OAK RIDGE, Tenn., Aug. 10, 2015 - A microscope being developed at the Department of Energy's Oak Ridge National Laboratory will allow scientists studying biological and synthetic materials to simultaneously observe chemical and physical properties on and beneath the surface.
The Hybrid Photonic Mode-Synthesizing Atomic Force Microscope is unique, according to principal investigator Ali Passian of ORNL's Quantum Information System group. As a hybrid, the instrument, described in a paper published in Nature Nanotechnology, combines the disciplines of nanospectroscopy and nanomechanical microscopy.
"Our microscope offers a noninvasive rapid method to explore materials simultaneously for their chemical and physical properties," Passian said. "It allows researchers to study the surface and subsurface of synthetic and biological samples, which is a capability that until now didn't exist."
ORNL's instrument retains all of the advantages of an atomic force microscope while simultaneously offering the potential for discoveries through its high resolution and subsurface spectroscopic capabilities.
"The originality of the instrument and technique lies in its ability to provide information about a material's chemical composition in the broad infrared spectrum of the chemical composition while showing the morphology of a material's interior and exterior with nanoscale - a billionth of a meter - resolution," Passian said.
Researchers will be able to study samples ranging from engineered nanoparticles and nanostructures to naturally occurring biological polymers, tissues and plant cells.
The first application as part of DOE's BioEnergy Science Center was in the examination of plant cell walls under several treatments to provide submicron characterization. The plant cell wall is a layered nanostructure of biopolymers such as cellulose. Scientists want to convert such biopolymers to free the useful sugars and release energy.
An earlier instrument, also invented at ORNL, provided imaging of poplar cell wall structures that yielded unprecedented topological information, advancing fundamental research in sustainable biofuels.
Because of this new instrument's impressive capabilities, the researcher team envisions broad applications.
"An urgent need exists for new platforms that can tackle the challenges of subsurface and chemical characterization at the nanometer scale," said co-author Rubye Farahi. "Hybrid approaches such as ours bring together multiple capabilities, in this case, spectroscopy and high-resolution microscopy."
Looking inside, the hybrid microscope consists of a photonic module that is incorporated into a mode-synthesizing atomic force microscope.
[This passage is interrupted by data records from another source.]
Source: an optimization exercise on an open RTL-to-GDS flow (aim: small area, a short achievable clock period and few clock cycles per item). Production flows keep margins and buffers that such runs may drop. At most, simulation tests tie the RTL to the original design; equivalence was not proved. For runs 1 and 2, only the layout was checked, not whether the RTL still works.

===== design/flow/config.mk =====
export PLATFORM = sky130hd
export DESIGN_NAME = hme_refine
export DESIGN_NICKNAME = hme_refine
export VERILOG_FILES = /design/flow/design.v
export SDC_FILE = /design/flow/constraint.sdc
export NUM_CORES = 4
export LEC_CHECK = 0
export CAP_MARGIN = 20
export CORE_MARGIN = 2
export CORE_UTILIZATION = 25
export PLACE_DENSITY = 0.5
export SLEW_MARGIN = 20

===== design/flow/constraint.sdc =====
create_clock -name core_clock -period 24.0 [get_ports {clk}]
set_input_delay 4.8000 -clock core_clock [delete_from_list [all_inputs] [get_ports {clk}]]
set_output_delay 4.8000 -clock core_clock [all_outputs]
set_load 0.01 [all_outputs]

===== design/flow/design.v =====
module hme_refine (
    input  wire         clk,
    input  wire         rst,
    input  wire         start,
    input  wire         level,           
    input  wire [4:0]   grid_rows_m1,    
    input  wire [4:0]   grid_cols_m1,    
    output reg          busy,
    output reg          done,
    output reg          seed_req,
    output reg  [4:0]   seed_mb_row,
    output reg  [4:0]   seed_mb_col,
    input  wire [6:0]   seed_dy,
    input  wire [6:0]   seed_dx,
    output wire         ref_req,
    output reg  [10:0]  ref_y,
    output reg  [10:0]  ref_x,
    input  wire [127:0] ref_row,
    output wire         tgt_req,
    output wire [10:0]  tgt_y,
    output wire [10:0]  tgt_x,
    input  wire [127:0] tgt_row,
    output reg          res_valid,
    output wire [4:0]   res_mb_row,
    output wire [4:0]   res_mb_col,
    output wire [7:0]   res_dy,
    output wire [7:0]   res_dx,
    output wire [19:0]  res_cost
);
    localparam S_IDLE = 3'd0;
    localparam S_SW1  = 3'd1;    
    localparam S_SW2  = 3'd2;    
    localparam S_LOAD = 3'd3;    
    localparam S_RUN  = 3'd4;    
    localparam S_FIN  = 3'd5;    
    reg [2:0] state;
    reg       lvl1;
    reg [4:0] gr_m1, gc_m1;
    reg [4:0]  mb_r, mb_c;       
    reg [5:0]  row;              
    reg [1:0]  seg;              
    reg [3:0]  cand;             
    reg        cid;              
    reg        first;            
    reg [7:0]  uy, ux;           
    reg [6:0]  nsy, nsx;         
    reg        sp;               
    reg        pf;               
    reg        req;
    assign ref_req = req;
    assign tgt_req = req;
    assign tgt_y = lvl1 ? {1'b0, mb_r, row[4:0]} : {mb_r, row};
    assign tgt_x = lvl1 ? {1'b0, mb_c, seg[0], 4'd0} : {mb_c, seg, 4'd0};
    wire last_mb_c = (mb_c == gc_m1);
    wire last_mb_r = (mb_r == gr_m1);
    wire last_mb   = last_mb_c & last_mb_r;
    wire [4:0] nx_r = last_mb_c ? mb_r + 5'd1 : mb_r;
    wire [4:0] nx_c = last_mb_c ? 5'd0 : mb_c + 5'd1;
    wire [10:0] s_size = lvl1 ? 11'd32 : 11'd64;
    wire [7:0]  s_vec  = lvl1 ? 8'd32 : 8'd64;
    wire [10:0] ty  = lvl1 ? {1'b0, mb_r, 5'd0} : {mb_r, 6'd0};
    wire [10:0] tx  = lvl1 ? {1'b0, mb_c, 5'd0} : {mb_c, 6'd0};
    wire [10:0] nty = lvl1 ? {1'b0, nx_r, 5'd0} : {nx_r, 6'd0};
    wire [10:0] ntx = lvl1 ? {1'b0, nx_c, 5'd0} : {nx_c, 6'd0};
    wire seg_last = lvl1 ? seg[0] : (seg == 2'b11);
    wire row_last = lvl1 ? (row[4:0] == 5'd31) : (row == 6'd63);
    wire blk_last = seg_last & row_last;
    wire up_ok = (mb_r != 5'd0);
    wire dn_ok = !last_mb_r;
    wire lf_ok = (mb_c != 5'd0);
    wire rt_ok = !last_mb_c;
    wire uy_p = (uy == s_vec);           
    wire uy_0 = (uy == 8'd0);            
    wire uy_m = (uy == 8'd0 - s_vec);    
    wire ux_p = (ux == s_vec);
    wire ux_0 = (ux == 8'd0);
    wire ux_m = (ux == 8'd0 - s_vec);
    wire [9:1] nb_ok = {
        dn_ok & rt_ok & ~(uy_m & ux_m),
        dn_ok         & ~(uy_m & ux_0),
        dn_ok & lf_ok & ~(uy_m & ux_p),
                rt_ok & ~(uy_0 & ux_m),
                        ~(uy_0 & ux_0),
                lf_ok & ~(uy_0 & ux_p),
        up_ok & rt_ok & ~(uy_p & ux_m),
        up_ok         & ~(uy_p & ux_0),
        up_ok & lf_ok & ~(uy_p & ux_p)
    };
    reg [3:0] ncand;
    reg       nhas;
    integer   n;
    always @(*) begin
        ncand = 4'd0;
        nhas  = 1'b0;
        for (n = 9; n >= 1; n = n - 1) begin
            if (nb_ok[n] && n > cand) begin
                ncand = n[3:0];
                nhas  = 1'b1;
            end
        end
    end
    wire [1:0] na = (ncand <= 4'd3) ? 2'd0 : (ncand <= 4'd6) ? 2'd1 : 2'd2;
    wire [1:0] nb = (ncand == 4'd1 || ncand == 4'd4 || ncand == 4'd7) ? 2'd0 :
                    (ncand == 4'd2 || ncand == 4'd5 || ncand == 4'd8) ? 2'd1 : 2'd2;
    wire [10:0] n_oy = (na == 2'd0) ? ty - s_size : (na == 2'd1) ? ty : ty + s_size;
    wire [10:0] n_ox = (nb == 2'd0) ? tx - s_size : (nb == 2'd1) ? tx : tx + s_size;
    wire [7:0] nuy = {nsy, 1'b0};
    wire [7:0] nux = {nsx, 1'b0};
    reg  abort_r, abort_cid;
    wire ab = abort_r & (abort_cid == cid);
    wire cand_end = blk_last | ab;
    wire [6:0] rx_back = ref_x[10:4] - (lvl1 ? 7'd1 : 7'd3);
    reg        d1_v, d1_first, d1_last, d1_fin, d1_cid;
    reg [3:0]  d1_cand;
    reg        d2_v, d2_first, d2_last, d2_fin, d2_cid;
    reg [3:0]  d2_cand;
    reg [8:0]  ad [0:15];        
    reg        d3_v, d3_first, d3_last, d3_fin, d3_cid;
    reg [3:0]  d3_cand;
    reg [11:0] ssum;
    reg  [19:0] acc;
    reg         dead;
    reg  [19:0] thr;             
    reg  [7:0]  b_dy, b_dx;      
    reg  [4:0]  b_r, b_c;        
    reg         have;            
    assign res_mb_row = b_r;
    assign res_mb_col = b_c;
    assign res_dy     = b_dy;
    assign res_dx     = b_dx;
    assign res_cost   = thr;
    integer k;
    reg [11:0] tsum;
    always @(*) begin
        tsum = 12'd0;
        for (k = 0; k < 16; k = k + 1)
            tsum = tsum + {4'd0, ad[k][7:0] ^ {8{~ad[k][8]}}} + {11'd0, ad[k][8]};
    end
    wire        live    = d3_v & (d3_first | ~dead);
    wire [19:0] acc_new = (d3_first ? 20'd0 : acc) + {8'd0, ssum};
    wire        is_seed = (d3_cand == 4'd0);
    wire        kill    = live & ~is_seed & (acc_new >= thr);
    wire        fin_ok  = live & ~kill & d3_last;
    wire [1:0]  fa = (d3_cand <= 4'd3) ? 2'd0 : (d3_cand <= 4'd6) ? 2'd1 : 2'd2;
    wire [1:0]  fb = (d3_cand == 4'd1 || d3_cand == 4'd4 || d3_cand == 4'd7) ? 2'd0 :
                     (d3_cand == 4'd2 || d3_cand == 4'd5 || d3_cand == 4'd8) ? 2'd1 : 2'd2;
    wire [7:0]  f_vy = (fa == 2'd0) ? s_vec : (fa == 2'd1) ? 8'd0 : 8'd0 - s_vec;
    wire [7:0]  f_vx = (fb == 2'd0) ? s_vec : (fb == 2'd1) ? 8'd0 : 8'd0 - s_vec;
    always @(posedge clk) begin
        for (k = 0; k < 16; k = k + 1)
            ad[k] <= {1'b0, ref_row[8*k +: 8]} + {1'b0, ~tgt_row[8*k +: 8]};
        ssum <= tsum;
        acc  <= acc_new;
        {d2_first, d2_last, d2_cid, d2_cand} <= {d1_first, d1_last, d1_cid, d1_cand};
        {d3_first, d3_last, d3_cid, d3_cand} <= {d2_first, d2_last, d2_cid, d2_cand};
        d1_first  <= first;
        d1_last   <= blk_last;
        d1_cid    <= cid;
        d1_cand   <= cand;
        abort_cid <= d3_cid;
        if (sp) begin
            nsy <= seed_dy;
            nsx <= seed_dx;
        end
        if (fin_ok) begin
            thr <= acc_new;
            if (is_seed) begin
                b_dy <= uy;
                b_dx <= ux;
                b_r  <= mb_r;
                b_c  <= mb_c;
            end else begin
                b_dy <= f_vy;
                b_dx <= f_vx;
            end
        end
        if (kill)
            dead <= 1'b1;
        else if (d3_v & d3_first)
            dead <= 1'b0;
        if (state == S_IDLE && start && !busy) begin
            lvl1  <= level;
            gr_m1 <= grid_rows_m1;
            gc_m1 <= grid_cols_m1;
            mb_r  <= 5'd0;
            mb_c  <= 5'd0;
            seed_mb_row <= 5'd0;
            seed_mb_col <= 5'd0;
        end
        if (state == S_LOAD || (state == S_RUN && cand_end && !nhas && !last_mb)) begin
            if (state == S_RUN) begin
                mb_r <= nx_r;
                mb_c <= nx_c;
            end
            uy    <= nuy;
            ux    <= nux;
            ref_y <= (state == S_RUN ? nty : ty) - {{3{nuy[7]}}, nuy};
            ref_x <= (state == S_RUN ? ntx : tx) - {{3{nux[7]}}, nux};
            row   <= 6'd0;
            seg   <= 2'd0;
            cand  <= 4'd0;
            cid   <= ~cid;
            first <= 1'b1;
        end else if (state == S_RUN) begin
            first <= 1'b0;
            if (pf && !last_mb) begin
                seed_mb_row <= nx_r;
                seed_mb_col <= nx_c;
            end
            if (!cand_end) begin
                if (seg_last) begin
                    ref_x <= {rx_back, ref_x[3:0]};
                    ref_y <= ref_y + 11'd1;
                    row   <= row + 6'd1;
                    seg   <= 2'd0;
                end else begin
                    ref_x <= ref_x + 11'd16;
                    seg   <= seg + 2'd1;
                end
            end else if (nhas) begin
                ref_y <= n_oy;
                ref_x <= n_ox;
                row   <= 6'd0;
                seg   <= 2'd0;
                cand  <= ncand;
                cid   <= ~cid;
                first <= 1'b1;
            end
        end
    end
    always @(posedge clk) begin
        if (rst) begin
            state     <= S_IDLE;
            busy      <= 1'b0;
            done      <= 1'b0;
            req       <= 1'b0;
            seed_req  <= 1'b0;
            sp        <= 1'b0;
            pf        <= 1'b0;
            d1_v <= 1'b0; d2_v <= 1'b0; d3_v <= 1'b0;
            d1_fin <= 1'b0; d2_fin <= 1'b0; d3_fin <= 1'b0;
            abort_r   <= 1'b0;
            res_valid <= 1'b0;
            have      <= 1'b0;
        end else begin
            sp       <= seed_req;
            seed_req <= 1'b0;
            pf       <= 1'b0;
            d1_v   <= req;
            d1_fin <= (state == S_FIN);
            {d2_v, d2_fin} <= {d1_v, d1_fin};
            {d3_v, d3_fin} <= {d2_v, d2_fin};
            case (state)
                S_IDLE: begin
                    if (start && !busy) begin
                        busy     <= 1'b1;
                        seed_req <= 1'b1;
                        state    <= S_SW1;
                    end
                end
                S_SW1: state <= S_SW2;
                S_SW2: state <= S_LOAD;
                S_LOAD: begin
                    req   <= 1'b1;
                    pf    <= 1'b1;
                    state <= S_RUN;
                end
                S_RUN: begin
                    if (pf && !last_mb)
                        seed_req <= 1'b1;
                    if (cand_end && !nhas) begin
                        if (!last_mb) begin
                            pf <= 1'b1;
                        end else begin
                            req   <= 1'b0;
                            state <= S_FIN;
                        end
                    end
                end
                S_FIN: state <= S_IDLE;
                default: state <= S_IDLE;
            endcase
            abort_r   <= kill;
            res_valid <= 1'b0;
            done      <= 1'b0;
            if (fin_ok & is_seed)
                have <= 1'b1;
            if (d3_v & d3_first & is_seed & have)
                res_valid <= 1'b1;
            if (d3_fin) begin
                res_valid <= have;
                have      <= 1'b0;
                done      <= 1'b1;
                busy      <= 1'b0;
            end
        end
    end
endmodule

===== design/flow/run.sh =====
#!/bin/bash
# synth_recipe.tcl (not shown) runs the flow's synth.tcl, then flattens the netlist and writes it again
# the make line also repeats each setting of config.mk as NAME=value (left out here)
make -C /OpenROAD-flow-scripts/flow DESIGN_CONFIG=/design/flow/config.mk WORK_HOME=/design/flow/orfs CLKGATE_MAP_FILE= SYNTH_SCRIPT=/design/flow/synth_recipe.tcl finish

==> notes.md, run 1 <==
dpl hpwl between 50000 and 60000 um; Post-Route M1 WL between 20000 and 30000 um; Area Growth Syn to Fin 28.4%; initial DRC count 828; largest net degree at the start of global routing 44; Initial Util about a quarter; CP Class flop to output pin; number of setup buffers added after CTS 0; Hold Startpoint d3_cid; Max Buffers Root-to-Sink 3; Max-Cap Viols 0; Min Clock Period, post-route 7.78 ns; Synth cell types between 70 and 80; fin nets approximately 3300; area leader, netlist dfxtp_1; required time of the critical path around 19 ns; status finished clean; GP Congestion roughly 0.86; # IOs ~400; vias per cell ~4.2; drt total wl ~64000 um; max_slew headroom a little over two fifths; detailed-route via count ~16000; Post-Syn Area between 20000 and 25000 sq um; CTS Root Cell clkbuf_16; die area ~94000 sq um; Ys Warns 2; Reg-to-Reg Start ad[10][8]; Port Buffers around 380; Sink Count 355; Final Cell Area 29300 sq um; Hold Fails Final Rpt 0; max-slew violations 0; Final WS setup 16.22 ns; mean post-synth cell area approximately 10 sq um; Syn Inst Count ~2300; startpoint types flop; met3 WL post-DR around 3600 um; share of post-route cells with drive strength above 1 3.53%; WHS 0.297 ns; Clock Pin Slew Worst Setup and Hold Paths about 0.06 ns; Hold-fix buffers, CTS 0; later-pin clock latency in the skew report between 0.5 and 0.6 ns; WP data arrival 2.98 ns; gr usage total between 10% and 20%; initial antenna violation count 4; die extent in x 306 um; number of synthesized register bits 355; H-tree lvl count 2; CTS tree done; Max Fclk between 0.1 and 0.15 GHz; Worst Hold Class flop to flop; Post-DRT Antenna Nets 0; crit share post-route 32.4%; core area between 90000 and 100000 sq um; post_cts resized 0; top_reg_cell synth dfxtp_1; final setup fails 0; Num CTS Buffers between 40 and 50; Setup WS pre-CTS 16.84 ns; first-pass GRT wire length just under 100000 um; Pre-Repair DR Iteration Count 5; top area cells in the synthesized netlist dfxtp_1 (22%), edfxtp_1 (14%), fa_1 (12%), ha_1 (12%), xnor2_1 (8.4%); asr flop ratio synth 0%; grt total ovfl 0; vias in the first global route 16600; top sig layer met5; worst-margin pin slew 0.859 ns; DRC errors left 0; Post-synth EDFFs between 100 and 150; RSZ-0062 raised after global routing false; DP Area roughly 28000 sq um; CP endpoint kind output pin; crit path launch lvl1; area share of the largest cell type after synthesis a little over a fifth; height of the die approximately 310 um; met2 wire length 29200 um; TNS Setup 0 ns; final setup skew roughly 0.032 ns; site row count between 100 and 150; Worst Path Max Fanout between 40 and 50; post-synthesis sequential area ratio between 30% and 40%; routed len/inst around 16 um
cell usage after synthesis, drive strengths merged, types with 5 or more instances:
library cell / number
a31oi: 11
nand2: 83
nor4: 5
edfxtp: 105
o21a: 5
xor2: 96
buf: 29
inv: 385
fa: 140
o21ai: 78
nor2: 99
nor2b: 45
dfxtp: 250
o31ai: 6
nand4: 9
or3: 7
a21boi: 10
mux2i: 11
a211oi: 13
a21oi: 140
xnor2: 218
o21bai: 55
clkbuf: 44
and3: 8
ha: 210
a21o: 47
nand3: 37
o211ai: 6
and2: 18
nor3: 23
nand2b: 32
worst max-delay path: stages, from the launching register on:
cell	delay (ns)
edfxtp_1	0.32
buf_4	0.40
inv_1	0.50
o21ai_0	0.52
clkdlybuf4s50_1	0.63
worst paths after layout:
check | depth (start not counted) | to | slack (ns)
hold reg to reg | 0 | abort_cid | 0.30
setup / recovery | 4 | tgt_y[7] | 16.22
setup reg to reg | 23 | ssum[11] | 17.60
hold / removal | 0 | abort_cid | 0.30
area by class of cell:
type	instances	area, sq um
Timing Repair Buffer	388	3870
Multi-Input combinational cell	1481	12900
Inverter	386	1450
Tap cell	1176	1470
Clock inverter	20	224
Antenna cell	2	5.00
Fill cell	9334	61000
Clock buffer	59	1230
Sequential cell	355	8160
per-layer routing:
layer | vias to the layer above | global-route usage, %
li1 | 8206 | -
met4 | 6 | 3.37
met1 | 7346 | 18.2
met3 | 81 | 2.68
met5 | - | 0
met2 | 435 | 22.3
cells in the final DEF (no fill, tap or decap), drive strengths merged, types with 5 or more instances in the layout:
cell	instances
inv	389
clkdlybuf4s50	382
dfxtp	250
xnor2	218
ha	210
a21oi	140
fa	140
edfxtp	105
nor2	99
xor2	96
nand2	83
o21ai	78
clkbuf	59
o21bai	55
a21o	47
nor2b	45
nand3	37
nand2b	32
nor3	23
and2	18
a211oi	13
clkinv	12
mux2i	11
a31oi	11
a21boi	10
nand4	9
and3	8
or3	7
conb	7
o211ai	6
o31ai	6
buf	6
o21a	5
nor4	5
cells by family (layout without fill, tap and decap cells):
logic type / count (synthesis) / after routing / synth area share, %
other: 1 / 9 / 0.0164
buffers and inverters: 459 / 853 / 7.86
adders and majority gates: 350 / 350 / 23.8
xor gates and xnor gates: 314 / 314 / 12.0
muxes: 15 / 15 / 0.696
AOI/OAI and AO/OA: 409 / 409 / 11.3
DFF: 355 / 355 / 35.7
and+or+nand+nor: 386 / 386 / 8.57
through the flow:
step | utilization (%) | instances
global route | 32.5 | 3865
global placement | 30.9 | 3786
CTS | 32.5 | 3865
finish | 32.5 | 3867
floorplan | - | 2295
detailed placement | 30.9 | 3786
sequential cells by signal, indices dropped and copies added (netlist names), 5 cells and up:
name,count
nsy,7
ref_y,11
acc,20
b_dx,7
seed_mb_col,5
thr,20
mb_r,5
seed_mb_row,5
ux,7
ssum,12
nsx,7
gr_m1,5
mb_c,5
b_r,5
b_dy,7
uy,7
gc_m1,5
ref_x,10
row,6
b_c,5
ad,144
The modular aspect of the system makes it possible to accommodate various radiation sources such as tunable lasers and non-coherent monochromatic or polychromatic sources.
Other contributors to the article, titled "Opto-nanomechanical spectroscopic material characterization," are Brian Davison of ORNL and former ORNL researchers Laurene Tetard and Thomas Thundat. The paper is available at http://www.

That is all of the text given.